Anyone who knows me well knows how much I love the homely old tuber, any way I can get it. But there's really nothing more comforting -- or more affordable -- than a baked potato. Tonight I topped mine with a tiny bit of butter, some salt and pepper, a whole lot of steamed broccoli, and a couple sprinkles of blue cheese (so tempting, all melty and soft in the potato's heat. Methinks my next career will be the first author of tubercentric romance novels, an untapped genre). Baked potatoes are also great for using up leftovers of almost any kind -- think of them as edible landfills (yes, that makes no sense at all) for chicken salad, ground beef, roasted veg, beans, whatever. I'd like to douse a tater with my dal saag or cilantro-garlic yogurt sauce. Talk about a stimulus package!

If you are one of the poor souls who doesn't know how to bake a potato, 1) you are no friend of mine, and 2) here's how to become my friend: turn your oven on to 400 degrees; take a potato, preferably a "Baking Potato," and scrub it under running water for a few seconds; get fancy if you want and slather that wet potato skin with salt; use a knife or fork to poke a few holes in the skin; put it in the oven for about 45 minutes (longer if you are baking multiple potatoes -- maybe about an hour); take it out of the oven; cut a big slit in it lengthwise and get creative with your toppings. Or use just a little bit of butter, salt, and pepper (just salt and pepper if you're watching your figure; just pepper if you're watching your sodium; just plain if you're a self-flagellating monk).

In conclusion, if we want to "get back to our values," as everyone keeps saying, the solution is really quite simple. Buy potatoes and bake them! Really, the slogan of the United Potato Growers of America can legitimately be "Country First." Let me break it down for you:

1) When you buy potatoes, you are "buying American." You really think we are dumb enough to import potatoes from China? Okay, maybe we are. But thankfully, we don't usually do that. In fact, we are the world's fifth largest exporter of potatoes.

2) Even so, supply is outweighing demand, which has caused potato prices to drop. Right now, that's good for you (on the other hand, price drops are usually compensated by federal subsidies, so consumers don't pay much less than they did before). And if we all start buying more potatoes, it'll be good for the farmers and good for the taxpayers!
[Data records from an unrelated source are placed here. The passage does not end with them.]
`config.mk`:
```
export PLATFORM = sky130hd
export DESIGN_NAME = fpu_result_collector
export DESIGN_NICKNAME = d
export VERILOG_FILES = /design/src/rtl/float_struct.sv /design/src/rtl/fpu_result_fifo.sv /design/src/rtl/fpu_result_collector.sv
export SDC_FILE = /design/constraint.sdc
export NUM_CORES = 1
export LEC_CHECK = 0
export CORE_MARGIN = 5
export CORE_UTILIZATION = 55
export CTS_BUF_LIST = sky130_fd_sc_hd__clkbuf_8
export CTS_CLUSTER_SIZE = 16
export DETAILED_ROUTE_END_ITERATION = 10
export GPL_TIMING_DRIVEN = 0
export PLACE_DENSITY_LB_ADDON = 0.15
export SLEW_MARGIN = 20
export SYNTH_ARGS = -nofsm -noshare
export SYNTH_HDL_FRONTEND = slang
export SYNTH_SLANG_ARGS = --single-unit
```
`constraint.sdc`:
```
create_clock -name clk -period 3.7 [get_ports clk]
set_input_delay 0.37 -clock clk [delete_from_list [all_inputs] [get_ports clk]]
set_output_delay 0.37 -clock clk [all_outputs]
set_load 0.02 [all_outputs]
```
`src/rtl/float_struct.sv`:
```
// Shared FPU number format and sizing helpers for the result drain logic.
package float_struct;

  typedef struct packed {
    logic        sign;
    logic [7:0]  exp;
    logic [22:0] mant;
  } float_point_num;

  // FIFO depth must be a power of two and at least 2 so pointers wrap naturally.
  // Widths for 1-entry structures still need one bit.
  function automatic int unsigned clog2_min1(input int unsigned n);
    return (n <= 1) ? 1 : $clog2(n);
  endfunction

endpackage

```
`src/rtl/fpu_result_fifo.sv`:
```
// First-word-fall-through result FIFO with an explicit entry count.
module fpu_result_fifo
  import float_struct::*;
#(
  parameter int unsigned DEPTH = 4
) (
  input  logic                   clk,
  input  logic                   rst,
  input  logic                   push,
  input  float_point_num         wr_data,
  input  logic                   pop,
  output float_point_num         rd_data,
  output logic [$clog2(DEPTH):0] count,
  output logic                   full,
  output logic                   empty
);

  localparam int unsigned PtrW = clog2_min1(DEPTH);
  localparam int unsigned CntW = $clog2(DEPTH) + 1;
  localparam logic [CntW-1:0] DepthCnt = CntW'(DEPTH);

  float_point_num  mem [DEPTH];
  logic [PtrW-1:0] wr_ptr_q, wr_ptr_d;
  logic [PtrW-1:0] rd_ptr_q, rd_ptr_d;
  logic [CntW-1:0] count_q, count_d;
  logic            wr_en, rd_en;

  assign full  = (count_q == DepthCnt);
  assign empty = (count_q == '0);

  // A write into a full FIFO is legal only when the head leaves in the same cycle.
  assign rd_en = pop & ~empty;
  assign wr_en = push & (~full | rd_en);

  always_comb begin
    wr_ptr_d = wr_ptr_q;
    rd_ptr_d = rd_ptr_q;
    count_d  = count_q;
    if (wr_en) wr_ptr_d = wr_ptr_q + PtrW'(1);
    if (rd_en) rd_ptr_d = rd_ptr_q + PtrW'(1);
    unique case ({wr_en, rd_en})
      2'b10:   count_d = count_q + CntW'(1);
      2'b01:   count_d = count_q - CntW'(1);
      default: count_d = count_q;
    endcase
  end

  always_ff @(posedge clk) begin
    if (!rst) begin
      wr_ptr_q <= '0;
      rd_ptr_q <= '0;
      count_q  <= '0;
    end else begin
      wr_ptr_q <= wr_ptr_d;
      rd_ptr_q <= rd_ptr_d;
      count_q  <= count_d;
    end
  end

  always_ff @(posedge clk) begin
    if (wr_en) mem[wr_ptr_q] <= wr_data;
  end

  assign rd_data = mem[rd_ptr_q];
  assign count   = count_q;

endmodule

```
`src/rtl/fpu_result_collector.sv`:
```
// Drain end of the FPU pipeline: valid tracking, pipeline enable and output buffering.
module fpu_result_collector
  import float_struct::*;
#(
  parameter int unsigned STAGES = 6,
  parameter int unsigned DEPTH  = 4
) (
  input  logic                    clk,
  input  logic                    rst,
  input  logic                    in_valid,
  output logic                    in_ready,
  output logic                    pipe_en,
  input  float_point_num          tail_data,
  output logic                    out_valid,
  input  logic                    out_ready,
  output float_point_num          out_data,
  output logic [$clog2(DEPTH):0]  occupancy,
  output logic [$clog2(STAGES):0] in_flight
);

  localparam int unsigned FlW = $clog2(STAGES) + 1;

  logic [STAGES-1:0] vld_q, vld_d;
  logic [FlW-1:0]    in_flight_q, in_flight_d;
  logic              tail_vld;
  logic              fifo_full, fifo_empty;
  logic              push, pop, issue;

  assign tail_vld = vld_q[STAGES-1];
  assign pop      = out_valid & out_ready;
  // Stall only when the tail result has nowhere to go this cycle.
  assign pipe_en  = ~tail_vld | ~fifo_full | pop;
  assign in_ready = pipe_en;
  assign push     = tail_vld & pipe_en;
  assign issue    = in_valid & pipe_en;

  always_comb begin
    vld_d       = vld_q;
    in_flight_d = in_flight_q + FlW'(issue) - FlW'(push);
    if (pipe_en) begin
      vld_d[0] = in_valid;
      for (int i = 1; i < STAGES; i++) vld_d[i] = vld_q[i-1];
    end
  end

  always_ff @(posedge clk) begin
    if (!rst) begin
      vld_q       <= '0;
      in_flight_q <= '0;
    end else begin
      vld_q       <= vld_d;
      in_flight_q <= in_flight_d;
    end
  end

  fpu_result_fifo #(
    .DEPTH(DEPTH)
  ) u_fifo (
    .clk     (clk),
    .rst     (rst),
    .push    (push),
    .wr_data (tail_data),
    .pop     (pop),
    .rd_data (out_data),
    .count   (occupancy),
    .full    (fifo_full),
    .empty   (fifo_empty)
  );

  assign out_valid = ~fifo_empty;
  assign in_flight = in_flight_q;

endmodule
```
==> flow_summary.ini <==
[outcome]
outcome = complete, no violations

[power]
power_density_mw_per_mm2 = 451
peakVddDrop_mv = 0.298
power_leakage_nw = 2.25

[worst_setup_path]
reg2reg_depth = 10
required_ns = 3.33
crit_path_end = out_data[21]
criticalPathCategory = flip-flop to primary output
r2r_start = u_fifo.count[1]
arrival_ns = 2.23
reg2reg_slack_ns = 1.36
start_kind = flip-flop
crit_path_end_kind = primary output
r2r_end = u_fifo.count[2]
cp_max_fo = 10

[layout]
final_cell_mix = 128 x edfxtp_1, 77 x clkdlybuf4s50_1, 32 x mux4_2, 19 x dfxtp_1, 17 x clkbuf_8
layout_commonest_cell = edfxtp_1
n_antenna_cell = 0
final_nets = 409
final_area_mm2 = 0.00688
area_growth_pct = 23.5
final-instance-count-excl-fill = 508
drive_gt1_frac = 0.216

[timing]
finalSetupViolCount = 0
slew_viol_final = 0
period_share = 0.702
rsz0062_at_grt = false
worstMarginPinSlew_ns = 0.908
relSlewSlack = 0.394
worst_clock_skew_ns = 0.00662
fmax_ghz = 0.385
hold_violations = 0
finalCriticalPeriod_ns = 2.60
finalSetupTns_ns = 0

[clock_network]
clkSinkCount = 147
clk_pin_slew_worst_paths_ns = 0.08
htree_levels = 4
numCtsBuffers = 17
worst_skew_pair.late_latency_ns = 0.42
postCtsSetupRepairBufs = 0
tritoncts = done
cts_max_path_buffers = 2
cts_root_buffer = clkbuf_8
postCtsHoldBufs = 0
cts_resized = 0

[drt]
vias = 2635
drc = 0
drtPass1Iterations = 4
drtIter0Drc = 106
via_per_inst = 5.19
wl_mm = 9.10
wl_per_cell_um = 17.9
antenna_left = 0

[global_route]
grtUsageMet1 = 0.202
grt_util_met3 = 0.0596
top_usage_layer = met2
antenna_found_initial = 0
grt_pass1_wl_mm = 15.0
use_met2 = 0.262
grt_max_degree = 33
grt_pass1_vias = 2899
grtUsageTotal = 0.161
gr-total-overflow = 0

[synth]
synth_seq_cells = 147
ys_types = 29
postSynthAreaPerCell_um2 = 20.9
yosysSeqAreaShare = 0.758
synth_area_leader_cell = edfxtp_1
ys.warnings.count = 0
ys_top_cells_by_area = edfxtp_1 69%, mux4_2 13%, dfxtp_1 6.8%
synth_nets = 313
syn-cell-area_mm2 = 0.00557
synth_top_area_share = 0.690
synth_cells = 266

[die]
die_w_um = 111
start_util = 0.567
die_h_um = 111
dieArea_mm2 = 0.0122
num_rows = 36
core-area_mm2 = 0.00982
ios = 78

[place]
globalplace.congestion = 0.722
hpwl_mm = 5.62
dpl_cell_area_mm2 = 0.00651
dpl.cell_count = 476
port_buffers = 77

[min_path]
hold_class = flip-flop to flip-flop
min_delay_path_depth = 2
hold_start = vld_q[4]

[flow_run]
max_cap_viol_count = 0
area by class of cell:
| cell class | count | area (µm²) |
|---|---|---|
| inverters | 12 | 45.0 |
| multi-input cells | 97 | 1220 |
| clock buffers | 17 | 234 |
| well taps | 133 | 166 |
| fillers | 709 | 2940 |
| repair buffers | 77 | 771 |
| clock inverters | 15 | 136 |
| plain buffers | 10 | 76.3 |
| flip-flops and latches | 147 | 4220 |
power breakdown:
group	total, mW	switching (mW)	internal (mW)
sequential	1.82	0.00816	1.81
combinational	0.147	0.0675	0.0791
clock	1.14	0.641	0.497
cell families (layout without fill, tap and decap cells):
family | after synthesis | count (layout) | synth area share
AO/OA/AOI/OAI | 8 | 8 | 0.00876
buffers and inverters | 22 | 131 | 0.0218
AND/OR/NAND/NOR | 33 | 33 | 0.0321
adder cells (fa/ha/maj) | 11 | 11 | 0.0274
XOR/XNOR | 6 | 6 | 0.00944
flip-flops | 147 | 147 | 0.758
multiplexers | 39 | 39 | 0.142
Yosys cell counts, drive strengths merged:
master,number
ha,9
nor2b,1
nand2,12
buf,9
o21ai,1
and2,5
nand3,2
mux2i,7
o31a,1
fa,2
nor4b,1
nor2,9
inv,11
o311ai,1
dfxtp,19
edfxtp,128
xor2,5
a21oi,5
nor3b,1
mux4,32
clkinv,1
clkbuf,1
or3,2
xnor2,1
metrics by stage:
stage	setup WS, ns	hold WS, ns	utilization	total power [mW]
5_1_grt	0.950	0.515	0.700	3.23
3_5_place_dp	0.966	0.455	0.663	2.00
2_1_floorplan	1.45	0.434	-	1.92
6_report	1.10	0.469	0.700	3.10
4_1_cts	1.04	0.468	0.700	3.14
3_3_place_gp	1.02	0.450	0.663	2.00
routing by layer:
| metal | up-vias | share of wire |
|---|---|---|
| met1 | 1321 | 0.42 |
| met4 | 0 | 0.0058 |
| met2 | 62 | 0.52 |
| met5 | - | 0 |
| met3 | 4 | 0.049 |
| li1 | 1248 | - |
registers in the layout (all words and copies together), names as in the netlist, named ones only:
name,cells
u_fifo.wr_ptr_q,2
u_fifo.mem,128
in_flight,4
vld_q,6
u_fifo.rd_ptr_q,2
u_fifo.count,3
critical path: stages, from the launching register on:
cell,delay [ns]
dfxtp_1,0.31
buf_2,0.18
buf_6,0.21
mux4_2,0.54
clkdlybuf4s50_1,0.57
worst min path at each step:
stage	to	slack, ns
finish	vld_q[4]	0.47
floorplan	vld_q[4]	0.43
global route	vld_q[2]	0.51
global placement	vld_q[4]	0.45
detailed placement	vld_q[4]	0.45
CTS	vld_q[4]	0.47
Note: power is estimated with default switching activity, not from simulation.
3) Because they are so cheap, potatoes keep money in your pocket, which you can then stuff under your mattress. When your mattress becomes uncomfortable, you know it's time to hit the fire sales.

4) As Jane E. Brody so wisely enumerates, potatoes, as long as they're not scalloped or turned into fries, are good for your health. Lowered health care costs, my friends! Let's think long-term.

4 comments:

Mike Hernandez said...

You wrote an entire article on potatoes and you didn't even have one 'eye' joke?? Preposterous! You even had a poop joke in there...

Enoch212 said...

I love the potato. It can do and become so many things : French Fries,Potato Chips, A Sweet Potato with honey and brown sugar.

DEO said...

Mike: Eye jokes are way too risque for this audience.

Pete: Agreed! But french fries and potato chips have given the potato a bad rap, sadly. I should do another post all about the sweet potato, whose good-for-you-ness no one disputes!